Proposed concept – external SORS calibration

As previously introduced, the prediction of the depth is obtained by modelling the intensity distortion due to diffuse scattering and absorption events inside a turbid matrix of at least two different Raman bands of the inclusion. This distortion is related to the photon path length inside the medium. The concept of external calibration resides in finding the correspondence between the intensity distortion and the depth. In the TRS concept, for example, fully non-invasive calibration is readily achievable by placing the inclusion on both sides of the sample, i.e. into the laser illumination and collection zones in turn and obtaining a TRS spectrum for each. The relative intensity distortion of the inclusion observed can be directly related to sample thickness. Any smaller distortion observed for this inclusion when located inside the matrix a specific depth can then be assigned to it based on the above calibration measurement using a proportionality relationship.
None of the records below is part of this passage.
<file path="src/rtl/blft_win_sched_if.sv">
// Handshake bundle between the window scheduler, pixel memory and the filter core.
interface blft_win_sched_if #(
  parameter int unsigned AW = 8
);
  logic            start;
  logic            busy;
  logic            done;
  logic            rd_req;
  logic [2*AW-1:0] rd_addr;
  logic            rd_gnt;
  logic [4:0]      win_row;
  logic [4:0]      win_col;
  logic            win_shift;
  logic            calc_start;
  logic            calc_done;
  logic            out_valid;
  logic [2*AW-1:0] out_addr;

  modport master (
    input  start, rd_gnt, calc_done,
    output busy, done, rd_req, rd_addr, win_row, win_col,
           win_shift, calc_start, out_valid, out_addr
  );

  modport slave (
    output start, rd_gnt, calc_done,
    input  busy, done, rd_req, rd_addr, win_row, win_col,
           win_shift, calc_start, out_valid, out_addr
  );
endinterface

</file>
<file path="src/rtl/blft_win_sched.sv">
// Bilateral-filter window scheduler: rasters interior output pixels, fetches each
// (2R+1)^2 window (reusing columns along a row), starts the core and publishes results.
module blft_win_sched #(
  parameter int unsigned IMG_W  = 256,
  parameter int unsigned IMG_H  = 256,
  parameter int unsigned AW     = 8,
  parameter int unsigned RADIUS = 5
) (
  input  logic              clk,
  input  logic              rst,
  blft_win_sched_if.master  bus
);

  localparam logic [4:0]    KM1    = 5'(2 * RADIUS);
  localparam logic [AW-1:0] R_A    = AW'(RADIUS);
  localparam logic [AW-1:0] PX_MAX = AW'(IMG_W - 1 - RADIUS);
  localparam logic [AW-1:0] PY_MAX = AW'(IMG_H - 1 - RADIUS);

  typedef enum logic [2:0] {
    S_IDLE, S_FILL, S_SHIFT, S_SLIDE, S_CALC_ISSUE, S_CALC_WAIT, S_EMIT, S_DONE
  } state_e;

  state_e          state_q, state_d;
  logic [AW-1:0]   py_q, py_d, px_q, px_d;
  logic [4:0]      fr_q, fr_d, fc_q, fc_d;
  logic            busy_q, busy_d, done_q, done_d;
  logic            rd_req_q, rd_req_d;
  logic [2*AW-1:0] rd_addr_q, rd_addr_d;
  logic [4:0]      win_row_q, win_row_d, win_col_q, win_col_d;
  logic            win_shift_q, win_shift_d, calc_start_q, calc_start_d;
  logic            out_valid_q, out_valid_d;
  logic [2*AW-1:0] out_addr_q, out_addr_d;
  logic [AW-1:0]   fetch_row, fetch_col;

  always_ff @(posedge clk or posedge rst) begin
    if (rst) begin
      state_q      <= S_IDLE;
      py_q         <= R_A;
      px_q         <= R_A;
      fr_q         <= '0;
      fc_q         <= '0;
      busy_q       <= 1'b0;
      done_q       <= 1'b0;
      rd_req_q     <= 1'b0;
      rd_addr_q    <= '0;
      win_row_q    <= '0;
      win_col_q    <= '0;
      win_shift_q  <= 1'b0;
      calc_start_q <= 1'b0;
      out_valid_q  <= 1'b0;
      out_addr_q   <= '0;
    end else begin
      state_q      <= state_d;
      py_q         <= py_d;
      px_q         <= px_d;
      fr_q         <= fr_d;
      fc_q         <= fc_d;
      busy_q       <= busy_d;
      done_q       <= done_d;
      rd_req_q     <= rd_req_d;
      rd_addr_q    <= rd_addr_d;
      win_row_q    <= win_row_d;
      win_col_q    <= win_col_d;
      win_shift_q  <= win_shift_d;
      calc_start_q <= calc_start_d;
      out_valid_q  <= out_valid_d;
      out_addr_q   <= out_addr_d;
    end
  end

  // Next state and counters; outputs are decoded from the next state so they register cleanly.
  always_comb begin
    state_d = state_q;
    py_d    = py_q;
    px_d    = px_q;
    fr_d    = fr_q;
    fc_d    = fc_q;

    case (state_q)
      S_IDLE: begin
        if (bus.start) begin
          state_d = S_FILL;
          py_d    = R_A;
          px_d    = R_A;
          fr_d    = '0;
          fc_d    = '0;
        end
      end
      S_FILL: begin
        if (bus.rd_gnt) begin
          if (fr_q == KM1) begin
            fr_d = '0;
            if (fc_q == KM1) begin
              fc_d    = '0;
              state_d = S_CALC_ISSUE;
            end else begin
              fc_d = fc_q + 5'd1;
            end
          end else begin
            fr_d = fr_q + 5'd1;
          end
        end
      end
      S_SHIFT: begin
        fr_d    = '0;
        state_d = S_SLIDE;
      end
      S_SLIDE: begin
        if (bus.rd_gnt) begin
          if (fr_q == KM1) begin
            fr_d    = '0;
            state_d = S_CALC_ISSUE;
          end else begin
            fr_d = fr_q + 5'd1;
          end
        end
      end
      S_CALC_ISSUE: state_d = S_CALC_WAIT;
      S_CALC_WAIT: begin
        if (bus.calc_done) state_d = S_EMIT;
      end
      S_EMIT: begin
        if (px_q < PX_MAX) begin
          px_d    = px_q + AW'(1);
          state_d = S_SHIFT;
        end else if (py_q < PY_MAX) begin
          px_d    = R_A;
          py_d    = py_q + AW'(1);
          fr_d    = '0;
          fc_d    = '0;
          state_d = S_FILL;
        end else begin
          state_d = S_DONE;
        end
      end
      S_DONE:  state_d = S_IDLE;
      default: state_d = S_IDLE;
    endcase

    // Window-relative fetch address; never wraps for interior outputs.
    fetch_row = py_d - R_A + AW'(fr_d);
    fetch_col = (state_d == S_SLIDE) ? (px_d + R_A) : (px_d - R_A + AW'(fc_d));

    rd_req_d     = (state_d == S_FILL) || (state_d == S_SLIDE);
    rd_addr_d    = rd_req_d ? {fetch_row, fetch_col} : '0;
    win_row_d    = rd_req_d ? fr_d : 5'd0;
    win_col_d    = (state_d == S_FILL) ? fc_d : ((state_d == S_SLIDE) ? KM1 : 5'd0);
    win_shift_d  = (state_d == S_SHIFT);
    calc_start_d = (state_d == S_CALC_ISSUE);
    out_valid_d  = (state_d == S_EMIT);
    out_addr_d   = (state_d == S_EMIT) ? {py_d, px_d} : out_addr_q;
    busy_d       = (state_d != S_IDLE) && (state_d != S_DONE);
    done_d       = (state_d == S_DONE);
  end

  assign bus.busy       = busy_q;
  assign bus.done       = done_q;
  assign bus.rd_req     = rd_req_q;
  assign bus.rd_addr    = rd_addr_q;
  assign bus.win_row    = win_row_q;
  assign bus.win_col    = win_col_q;
  assign bus.win_shift  = win_shift_q;
  assign bus.calc_start = calc_start_q;
  assign bus.out_valid  = out_valid_q;
  assign bus.out_addr   = out_addr_q;

endmodule
</file>
<file path="src/flat_wrapper.sv">
// flat-port wrapper written by rule: the top's interface ports become plain ports
module blft_win_sched_flat 
#(
  parameter int unsigned IMG_W  = 256,
  parameter int unsigned IMG_H  = 256,
  parameter int unsigned AW     = 8,
  parameter int unsigned RADIUS = 5
)
  (clk, rst, bus_start, bus_rd_gnt, bus_calc_done, bus_busy, bus_done, bus_rd_req, bus_rd_addr, bus_win_row, bus_win_col, bus_win_shift, bus_calc_start, bus_out_valid, bus_out_addr);
  blft_win_sched_if #(.AW(AW)) bus_i ();
  input  logic clk;
  input  logic rst;
  input wire logic [$bits(bus_i.start)-1:0] bus_start;
  input wire logic [$bits(bus_i.rd_gnt)-1:0] bus_rd_gnt;
  input wire logic [$bits(bus_i.calc_done)-1:0] bus_calc_done;
  output wire logic [$bits(bus_i.busy)-1:0] bus_busy;
  output wire logic [$bits(bus_i.done)-1:0] bus_done;
  output wire logic [$bits(bus_i.rd_req)-1:0] bus_rd_req;
  output wire logic [$bits(bus_i.rd_addr)-1:0] bus_rd_addr;
  output wire logic [$bits(bus_i.win_row)-1:0] bus_win_row;
  output wire logic [$bits(bus_i.win_col)-1:0] bus_win_col;
  output wire logic [$bits(bus_i.win_shift)-1:0] bus_win_shift;
  output wire logic [$bits(bus_i.calc_start)-1:0] bus_calc_start;
  output wire logic [$bits(bus_i.out_valid)-1:0] bus_out_valid;
  output wire logic [$bits(bus_i.out_addr)-1:0] bus_out_addr;
  assign bus_i.start = bus_start;
  assign bus_i.rd_gnt = bus_rd_gnt;
  assign bus_i.calc_done = bus_calc_done;
  assign bus_busy = bus_i.busy;
  assign bus_done = bus_i.done;
  assign bus_rd_req = bus_i.rd_req;
  assign bus_rd_addr = bus_i.rd_addr;
  assign bus_win_row = bus_i.win_row;
  assign bus_win_col = bus_i.win_col;
  assign bus_win_shift = bus_i.win_shift;
  assign bus_calc_start = bus_i.calc_start;
  assign bus_out_valid = bus_i.out_valid;
  assign bus_out_addr = bus_i.out_addr;
  blft_win_sched #(.IMG_W(IMG_W), .IMG_H(IMG_H), .AW(AW), .RADIUS(RADIUS)) u_core (.clk(clk), .rst(rst), .bus(bus_i));
endmodule
</file>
In contrast to TRS,^10,13,22 placing the inclusion into the laser illumination and Raman collection cannot be assigned straightforwardly any specific depth in SORS as the spatial offset does not equate directly to depth – although it is related to it by some scaling factor. To find this relationship and specifically the scaling factor, we have carried out Monte Carlo (MC) simulations for medically relevant scenarios. Our MC analysis compared two principal SORS scenarios:

I. With an inclusion placed at the surface of the matrix (within the illumination zone only) and with Raman signal collected at a fixed spatial offset SO = d (Fig. 1a – blue dots).

Fig. 1 (a) Monte Carlo modelling of photon trajectory inside a medium in the two different geometries relevant for the calibration plotted as (x,y = 0,z) points: SORS geometry generated with inclusion at the surface (red spot at the origin) and Raman signal collected at 10 mm offset (black spot) giving rise to (x,y,z) locations explored by the photons inside the medium due to propagation (blue dots), and generated with inclusion at 10 mm depth inside the medium and collected at the surface (SO = d) giving rise to (x,y,z) locations explored by the photons inside the medium due to propagation (green dots). Mean path length of photons (b) generated at the surface and collected at 10 mm offset (blue bars) and (c) generated in the bulk at a depth of 10 mm (green bars). The magenta bars in (b) and (c) indicate the weighted average for the detected photon.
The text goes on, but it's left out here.